Della manovra di bilancio, approvata dal governo Meloni lo scorso 21 novembre, ne sentiremo parlare a lungo. Almeno fino al 31 dicembre, termine entro il quale il provvedimento dovrà essere convertito in legge. Da una parte gli estimatori, intenti a esaltarne i pregi, dall’altra i critici, pronti a evidenziarne i difetti.
La manovra di bilancio sconta un iter legislativo lungo e complesso, che inizia in aprile con la presentazione del Documento di Economia e Finanza (Def) con il quale il governo fissa – per quest’anno vi ha provveduto Draghi – gli obiettivi di politica economica per l’anno successivo e le strategie per raggiungerli.
Quindi il disegno di legge che approvato dal Governo, di norma, entro il 20 ottobre, quest’anno, per ovvi motivi, è slittato di un mese. Il tutto si svolge sotto l’occhio “severo” dell’Unione europea.
Intanto è iniziato “l’assalto alla diligenza”, un’espressione questa, per indicare i tentativi con i quali gli esponenti della maggioranza – quelli dell’opposizione possono influire poco – tentano, con mezzi e mezzucci, compresa la minaccia di non votare la legge, di fare passare quelle proposte, spesso clientelari, che non sono riusciti a imporre nella stesura originaria.
La linea del governo, espressa dalla presidente Meloni e dal ministro dell’economia Giorgetti, è stata fin troppo chiara. Nel rivendicare che, a suo parere, si tratta di “una manovra importante e coraggiosa che scommette sulla crescita e sul futuro, con particolare attenzione ai redditi bassi e alle categorie in difficoltà”, la Premier ha tenuto a sottolineare che “noi non siamo quelli che sfasciano i conti”.
Una manovra di bilancio” prudente, responsabile, sostenibile e coraggiosa”
Criterio, questo, rafforzato dal ministro dell’Economia, il quale, dopo avere sottolineato che, a suo avviso, “la manovra è prudente, responsabile, sostenibile e coraggiosa”, ha ribadito che “Ogni minore tassa deve essere coperta con tagli alle spese o nuove entrate nella stessa materia” (articolo 81 della Costituzione). Aggiungendo che “sulla manovra in tanti invocavano sforamenti di qua e sfondamenti di là, per onorare quelle promesse sbandierate in campagna elettorale”.

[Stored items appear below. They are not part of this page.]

$ cat config.mk
export PLATFORM = sky130hd
export DESIGN_NAME = tmds_decoder
export DESIGN_NICKNAME = d
export VERILOG_FILES = /design/src/rtl/tmds_pkg.sv /design/src/rtl/tmds_symbol_decode.sv /design/src/rtl/tmds_decoder.sv
export SDC_FILE = /design/constraint.sdc
export NUM_CORES = 1
export LEC_CHECK = 0
export BUFFER_PORTS_ARGS = -buffer_cell sky130_fd_sc_hd__buf_4
export CAP_MARGIN = 20
export CORE_MARGIN = 10
export CORE_UTILIZATION = 44
export DETAILED_ROUTE_END_ITERATION = 16
export MAX_ROUTING_LAYER = met4
export SETUP_SLACK_MARGIN = 0.4
export SYNTH_ARGS = -nofsm -noshare
export SYNTH_HDL_FRONTEND = slang
export SYNTH_HIERARCHICAL = 1
export SYNTH_SLANG_ARGS = --single-unit
$ cat constraint.sdc
create_clock -name clk_in -period 7.5 [get_ports clk_in]
set_input_delay 0.375 -clock clk_in [delete_from_list [all_inputs] [get_ports clk_in]]
set_output_delay 0.375 -clock clk_in [all_outputs]
set_load 0.01 [all_outputs]
$ cat src/rtl/tmds_pkg.sv
// -----------------------------------------------------------------------------
// tmds_pkg
// Constants and types shared by the TMDS encoder/decoder pair.
//   - TOKEN_Cxx    : the four 10-bit control tokens, indexed by {c1,c0}
//   - align_state_t: word-aligner state (HUNT / LOCKED)
//   - next_offset(): slip-offset increment that wraps 9 -> 0
// -----------------------------------------------------------------------------
package tmds_pkg;

  localparam logic [9:0] TOKEN_C00 = 10'b1101010100;
  localparam logic [9:0] TOKEN_C01 = 10'b0010101011;
  localparam logic [9:0] TOKEN_C10 = 10'b0101010100;
  localparam logic [9:0] TOKEN_C11 = 10'b1010101011;

  typedef enum logic {
    ST_HUNT   = 1'b0,
    ST_LOCKED = 1'b1
  } align_state_t;

  // A 10-bit word has ten possible bit alignments, so the offset wraps at 9.
  function automatic logic [3:0] next_offset(input logic [3:0] offset);
    return (offset == 4'd9) ? 4'd0 : offset + 4'd1;
  endfunction

endpackage

$ cat src/rtl/tmds_symbol_decode.sv
// -----------------------------------------------------------------------------
// tmds_symbol_decode
// Purely combinational decode of one aligned 10-bit TMDS symbol.
// Ports:
//   q        in  [9:0] aligned symbol, bit 0 first on the wire
//   data     out [7:0] decoded pixel byte (meaningful when is_token = 0)
//   control  out [1:0] {c1,c0} of a control token (meaningful when is_token = 1)
//   is_token out       q is one of the four control tokens
// -----------------------------------------------------------------------------
module tmds_symbol_decode
  import tmds_pkg::*;
(
  input  logic [9:0] q,
  output logic [7:0] data,
  output logic [1:0] control,
  output logic       is_token
);

  // q[9] flags that the transmitter inverted the payload for DC balance.
  logic [7:0] d;
  assign d = q[9] ? ~q[7:0] : q[7:0];

  // q[8] selects whether the transmitter chained bits with XOR (1) or XNOR (0).
  assign data[0] = d[0];
  genvar gi;
  generate
    for (gi = 1; gi < 8; gi++) begin : g_unchain
      assign data[gi] = q[8] ? (d[gi] ^ d[gi-1]) : ~(d[gi] ^ d[gi-1]);
    end
  endgenerate

  always_comb begin
    control  = 2'b00;
    is_token = 1'b1;
    case (q)
      TOKEN_C00: control = 2'b00;
      TOKEN_C01: control = 2'b01;
      TOKEN_C10: control = 2'b10;
      TOKEN_C11: control = 2'b11;
      default:   is_token = 1'b0;
    endcase
  end

endmodule

$ cat src/rtl/tmds_decoder.sv
// -----------------------------------------------------------------------------
// tmds_decoder
// Word aligner plus TMDS symbol decoder for one channel. Finds the 10-bit
// symbol boundary by hunting for control tokens, slipping one bit whenever
// too many non-token words are seen, and decodes pixel/control symbols once
// locked.
// Ports:
//   clk_in        pixel clock (only clock)
//   rst_in        synchronous active-low reset
//   raw_in        unaligned 10-bit word from the deserializer, bit 0 first
//   raw_valid_in  raw_in valid this cycle
//   data_out      decoded pixel byte (held across control tokens)
//   control_out   decoded {c1,c0} (held across data words)
//   ve_out        1 = video data, 0 = control token
//   valid_out     outputs valid; only for words decoded while LOCKED
//   locked_out    aligner is LOCKED
//   offset_out    current bit-slip offset, 0..9
//   err_count_out number of LOCKED->HUNT drops, saturating
// Build option: define TMDS_DECODER_ERR_CNT_EN to build the drop counter;
// otherwise err_count_out is tied to zero.
// Latency: 2 cycles from raw_valid_in to valid_out. Stage 1 registers the
// decoded window and the aligner state update, stage 2 the output fields.
// -----------------------------------------------------------------------------
module tmds_decoder
  import tmds_pkg::*;
#(
  parameter int LOCK_TOKENS = 8,
  parameter int MISS_LIMIT  = 16,
  parameter int LOSS_LIMIT  = 2048
) (
  input  logic        clk_in,
  input  logic        rst_in,
  input  logic [9:0]  raw_in,
  input  logic        raw_valid_in,
  output logic [7:0]  data_out,
  output logic [1:0]  control_out,
  output logic        ve_out,
  output logic        valid_out,
  output logic        locked_out,
  output logic [3:0]  offset_out,
  output logic [15:0] err_count_out
);

  localparam int MATCH_W = $clog2(LOCK_TOKENS + 1);
  localparam int MISS_W  = $clog2(MISS_LIMIT + 1);
  localparam int GAP_W   = $clog2(LOSS_LIMIT + 1);

  // Counter values on which the current word completes the respective limit.
  localparam logic [MATCH_W-1:0] MATCH_LAST = MATCH_W'(LOCK_TOKENS - 1);
  localparam logic [MISS_W-1:0]  MISS_LAST  = MISS_W'(MISS_LIMIT - 1);
  localparam logic [GAP_W-1:0]   GAP_LAST   = GAP_W'(LOSS_LIMIT - 1);

  align_state_t       state_reg;
  logic [9:0]         prev_word_reg;
  logic [3:0]         offset_reg;
  logic [MATCH_W-1:0] match_cnt_reg;
  logic [MISS_W-1:0]  miss_cnt_reg;
  logic [GAP_W-1:0]   gap_cnt_reg;

  logic               s1_valid_reg;
  logic               s1_emit_reg;
  logic               s1_token_reg;
  logic [7:0]         s1_data_reg;
  logic [1:0]         s1_control_reg;

  logic [7:0]         data_reg;
  logic [1:0]         control_reg;
  logic               ve_reg;
  logic               valid_reg;

  // The symbol may straddle the previous and current raw words.
  logic [19:0] pair;
  logic [9:0]  window;
  assign pair   = {raw_in, prev_word_reg};
  assign window = 10'(pair >> offset_reg);

  logic [7:0] sym_data;
  logic [1:0] sym_control;
  logic       sym_is_token;

  tmds_symbol_decode u_symbol_decode (
    .q        (window),
    .data     (sym_data),
    .control  (sym_control),
    .is_token (sym_is_token)
  );

  logic lock_event;
  logic slip_event;
  logic loss_event;
  assign lock_event = (state_reg == ST_HUNT)   &&  sym_is_token && (match_cnt_reg == MATCH_LAST);
  assign slip_event = (state_reg == ST_HUNT)   && !sym_is_token && (miss_cnt_reg  == MISS_LAST);
  assign loss_event = (state_reg == ST_LOCKED) && !sym_is_token && (gap_cnt_reg   == GAP_LAST);

  // Aligner FSM and stage-1 register; everything holds on invalid cycles
  // except the stage valid flag.
  always_ff @(posedge clk_in) begin
    if (!rst_in) begin
      state_reg      <= ST_HUNT;
      prev_word_reg  <= '0;
      offset_reg     <= '0;
      match_cnt_reg  <= '0;
      miss_cnt_reg   <= '0;
      gap_cnt_reg    <= '0;
      s1_valid_reg   <= 1'b0;
      s1_emit_reg    <= 1'b0;
      s1_token_reg   <= 1'b0;
      s1_data_reg    <= '0;
      s1_control_reg <= '0;
    end else begin
      s1_valid_reg <= raw_valid_in;
      if (raw_valid_in) begin
        prev_word_reg  <= raw_in;
        // The token that completes the lock count is itself emitted.
        s1_emit_reg    <= (state_reg == ST_LOCKED) || lock_event;
        s1_token_reg   <= sym_is_token;
        s1_data_reg    <= sym_data;
        s1_control_reg <= sym_control;
        case (state_reg)
          ST_HUNT: begin
            if (sym_is_token) begin
              miss_cnt_reg <= '0;
              if (lock_event) begin
                state_reg     <= ST_LOCKED;
                match_cnt_reg <= '0;
                gap_cnt_reg   <= '0;
              end else begin
                match_cnt_reg <= match_cnt_reg + MATCH_W'(1);
              end
            end else begin
              match_cnt_reg <= '0;
              if (slip_event) begin
                offset_reg   <= next_offset(offset_reg);
                miss_cnt_reg <= '0;
              end else begin
                miss_cnt_reg <= miss_cnt_reg + MISS_W'(1);
              end
            end
          end
          ST_LOCKED: begin
            if (sym_is_token) begin
              gap_cnt_reg <= '0;
            end else if (loss_event) begin
              // Offset is kept: the link most likely glitched rather than moved.
              state_reg     <= ST_HUNT;
              match_cnt_reg <= '0;
              miss_cnt_reg  <= '0;
              gap_cnt_reg   <= '0;
            end else begin
              gap_cnt_reg <= gap_cnt_reg + GAP_W'(1);
            end
          end
          default: state_reg <= ST_HUNT;
        endcase
      end
    end
  end

  // Output stage: data and control each hold while the other kind arrives.
  always_ff @(posedge clk_in) begin
    if (!rst_in) begin
      data_reg    <= '0;
      control_reg <= '0;
      ve_reg      <= 1'b0;
      valid_reg   <= 1'b0;
    end else begin
      valid_reg <= s1_valid_reg && s1_emit_reg;
      if (s1_valid_reg) begin
        if (s1_token_reg) begin
          control_reg <= s1_control_reg;
          ve_reg      <= 1'b0;
        end else begin
          data_reg <= s1_data_reg;
          ve_reg   <= 1'b1;
        end
      end
    end
  end

  assign data_out    = data_reg;
  assign control_out = control_reg;
  assign ve_out      = ve_reg;
  assign valid_out   = valid_reg;
  assign locked_out  = (state_reg == ST_LOCKED);
  assign offset_out  = offset_reg;

`ifdef TMDS_DECODER_ERR_CNT_EN
  logic [15:0] err_count_reg;

  always_ff @(posedge clk_in) begin
    if (!rst_in) begin
      err_count_reg <= '0;
    end else if (raw_valid_in && loss_event && (err_count_reg != 16'hFFFF)) begin
      err_count_reg <= err_count_reg + 16'd1;
    end
  end

  assign err_count_out = err_count_reg;
`else
  assign err_count_out = 16'd0;
`endif

endmodule

==> results.toml <==
[floorplanning]
num_rows = 33
die-area_um2 = 12240
die_w_um = 110.6
start_util_pct = 44.67
io_pins = 46
die_h_um = 110.6
core_area_um2 = 8093

[timing]
setup_violations = 0
skew_ps = 11.06
rsz0062_at_grt = "no"
worst_pin_slew_ps = 868.5
clock.fmax_mhz = 271.8
tns_ps = 0
layout_min_cycle_time_ps = 3679
timing.final.ws_setup_ps = 3821
slew_violations = 0
relSlewSlack_pct = 41.98
final-hold-violation-count = 0
post-route-period-util_pct = 49.05

[worst_hold_path]
min_to = "prev_word_reg[9]"
min_path_cells = 3
worstHoldStart = "raw_in[9]"
min_path_type = "in2reg"

[cells_and_area]
final_cells = 519
fin_util_pct = 50.53
largest_register_ff_count = 12
fillCellCount = 786
antenna_cells = 0
area_delta_synth_final_pct = 13.12
drive_gt1_share_pct = 17.15
fin_nets = 425

[worst_setup_path]
critPathCaptureType = "flip-flop"
crit_path_top_delay_cell = "mux4_2"
rrSetupSlack_ps = 3820
max_stage_delay_ps = 570
worstRegToRegCells = 11
cp.depth = 11
criticalPathCategory = "reg2reg"
rr_startpoint = "offset_out[0]"
crit_required_ps = 7730
cp_cell_sequence = "buf_4 > mux4_2 > mux2i_1 > o22ai_1 > nand4bb_1 > nor4_2 > a21o_2 > nand2_1 > o21a_1 > and2_1 > o31a_1"
arrival_ps = 3910
worst-path-buf-inv = 1
cp_top_family = "compound AO/OA/AOI/OAI gates"
timing.critical_path.fanout_max = 30
start_kind = "flip-flop"
r2r_end = "gap_cnt_reg[3]"

[logic_synthesis]
yosysWarnings = 6
syn_area_um2 = 3615
yosysSeqAreaShare_pct = 33.78
netlist_instances = 392
syn-mean-instance-area_um2 = 9.221
yosysMostFrequentCell = "dfxtp_1"
yosysUniqueCellTypes = 58
synthTopCellsByCount = "61 x dfxtp_1, 44 x mux2i_1, 43 x nor2_1"
ys.flop_type = "dfxtp_1"
synth-edff-count = 0
synth-seq-cells = 61
yosys.area.top_type = "dfxtp_1"
yosys-top-cells-area = "dfxtp_1 34%, mux2i_1 12%, mux4_2 9.3%, nor2_1 4.5%, buf_4 3.5%"
async_flop_share_pct = 0
yosys.area.top_type_share_pct = 33.78

[clock_network]
hold_buffers = 0
cts-resized-gates = 0
cts.sinks = 61
cts_buffer_depth = 2
cts_inserted_buffers = 9
cts_tree = "yes"
htreeDepth = 3
clock_latency_ps = 340
cts_setup_buffers = 0
clk_pin_slew_ps = 70
root_buffer = "clkbuf_8"

[detailed_routing]
drtPass1Iterations = 4
vias_per_cell = 5.541
routedWlPerCell_um = 15.25
drtIter0Drc = 220
drcViolationCount = 0
vias = 2876
ant_nets = 0
drt-total-wl_mm = 7.916

[placement]
hpwl_mm = 5.584
place.gp.congestion = 0.8912
dp_slack_ps = 3520
dp.cells = 502
port_buffers = 29

[outcome]
status = "completed"

[power_and_ir_drop]
p_sw_share_pct = 22.84
p_comb_share_pct = 9.5
p_total_w = 0.0008074
powerDensity_nw_per_um2 = 197.5
p_int_w = 0.0006230
leakage_nw = 1.568
irDropWorstVdd_mv = 0.07940
pwr-share-clk_pct = 48.1
p_seq_share_pct = 42.4
p_sw_w = 0.0001845

[global_routing]
grt.total_usage_pct = 13.61
grt_overflow = 0
grt_pass1_wl_mm = 14.06
grt_pass1_vias = 2824
grt_max_degree = 38
antenna_found_initial = 0

[run]
maxCapViolations = 0
-- metrics by stage --
step                      hold slack (ps)  instance area [um2]
after global placement              449.2                 3800
after floorplan                     440.5                 3671
final                               296.3                 4089
after detailed placement            454.0                 3800
after global routing                318.1                 4089
after CTS                           288.8                 4061
-- cells in the final DEF, fill, tap and decap left out, types with 5 or more instances in the layout --
cell and n:
conb_1 16, nand3_1 15, mux2i_1 44, nor2b_1 5, a31oi_1 6, nand2_1 25
a21oi_1 20, buf_4 31, xnor2_1 8, mux4_2 15, nand4_1 5, nor3_1 6
or3_1 5, nor2_1 43, and3_1 7, o21ai_0 6, xor2_1 6, o21ai_1 6
dfxtp_1 61, clkbuf_8 9
-- power groups by stage --
stage	Sequential [W]	Clock [W]	Combinational (W)
after CTS	0.000342	0.000397	0.0000773
after global placement	0.000349	0	0.0000756
after global routing	0.000344	0.000413	0.0000860
final	0.000342	0.000388	0.0000771
after floorplan	0.000348	0	0.0000622
after detailed placement	0.000350	0	0.0000770
-- final cells by class --
class | count | area [um2] | share of cell area, %
Clock buffer | 9 | 123.9 | 3.029
Clock inverter | 7 | 137.6 | 3.366
Inverter | 5 | 18.77 | 0.4590
Tap cell | 105 | 131.4 | 3.213
Sequential cell | 61 | 1221 | 29.87
Multi-Input combinational cell | 300 | 2196 | 53.70
Timing Repair Buffer | 32 | 260.3 | 6.365
-- routing by layer --
metal	track usage [%]	up-vias	wire (um)
li1	-	1431	-
met3	2.760	10	370
met4	5.903	0	114
met1	18.24	1372	3905
met5	-	-	0
met2	19.34	63	3526
-- logic make-up after synthesis --
group,after synthesis,share of synthesized area [%]
other,1,0.1037
buffers and inverters,46,7.027
AND/OR/NAND/NOR,141,20.56
multiplexers,61,22.15
adder cells (fa/ha/maj),3,1.039
flip-flops,61,33.78
XOR/XNOR,14,3.392
AO/OA/AOI/OAI,65,11.94
-- worst min-delay path, stage by stage --
cell and delay (ps):
buf_4 100, mux2i_1 60, nor2_1 70
-- worst max-delay path by stage --
stage	startpoint	end	slack, ps
finish	offset_out[0]	gap_cnt_reg[3]	3820
global route	offset_out[0]	gap_cnt_reg[3]	3520
floorplan	offset_out[1]	gap_cnt_reg[10]	4110
CTS	offset_out[1]	gap_cnt_reg[11]	3460
global placement	offset_out[1]	gap_cnt_reg[11]	3600
detailed placement	offset_out[1]	gap_cnt_reg[11]	3520
Note: power is estimated with default switching activity, not from simulation.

In realtà si è confezionata una manovra dove, in misura modesta, c’è un po’ di tutto. Anche se è da apprezzare l’attenzione riservata alla famiglia, con interventi mirati, fra cui l’aumento dell’assegno unico. Per il resto la conferma, in gran parte, di misure già previste dal precedente governo. Flat tax a favore degli autonomi, bollette energetiche, pensioni minime e altre – con l’aggiunta di qualche spicciolo. D’altra parte, se sui trentacinque miliardi, a debito, due terzi dovevano essere riservati per contrastare, fino a marzo del 2023 (e dopo?), il caro bollette, per il resto non potevano che rimanere le briciole.
Una manovra di bilancio in linea con quella del governo precedente
Non hanno trovato, così, accoglienza le tante pretese di Berlusconi – pensioni a mille euro, su tutte – e neppure quelle di Salvini, fra cui la flat tax a tutti e la cancellazione della Fornero.
Per le pensioni, infatti, ancora misure ponte: 62 anni e 41 di contributi (quota 103). Al di là dei contenuti della manovra, colpisce, in particolare, la continuità con la linea del governo precedente. La proposta Meloni appare, infatti, più ristretta di quella ipotizzata ad aprile da Draghi, considerato, da molti, il nemico da abbattere.
Il duro impatto con la realtà – i conti in rosso e i vincoli europei- costringono tutti a rivedere quegli atteggiamenti utili, si, a prendere voti, ma pericolosi quando si governa. Vero che in un solo mese non si poteva fare di più, affermare, però, che la manovra ha una visione di Paese, appare eccessivo. A meno che non si vogliano considerare qualificanti misure come la rottamazione delle cartelle. I 5 mila euro di contante in tasca, o la lotta al reddito di cittadinanza. Per quest’ultimo, in particolare, anziché farne un affare di Stato, si poteva trovare, più opportunamente, una norma correttiva.
Nessun cenno, infine, a scuola, sanità, lotta all’evasione fiscale e riduzione della spesa pubblica. Se è vero che “la coperta è corta e la pacchia è finita”, il monito dovrebbe valere per tutti, anche per i più forti. “Le parole sono pietre”, scriveva Carlo Levi, possono essere intese come oggetti per offendere, oppure per costruire.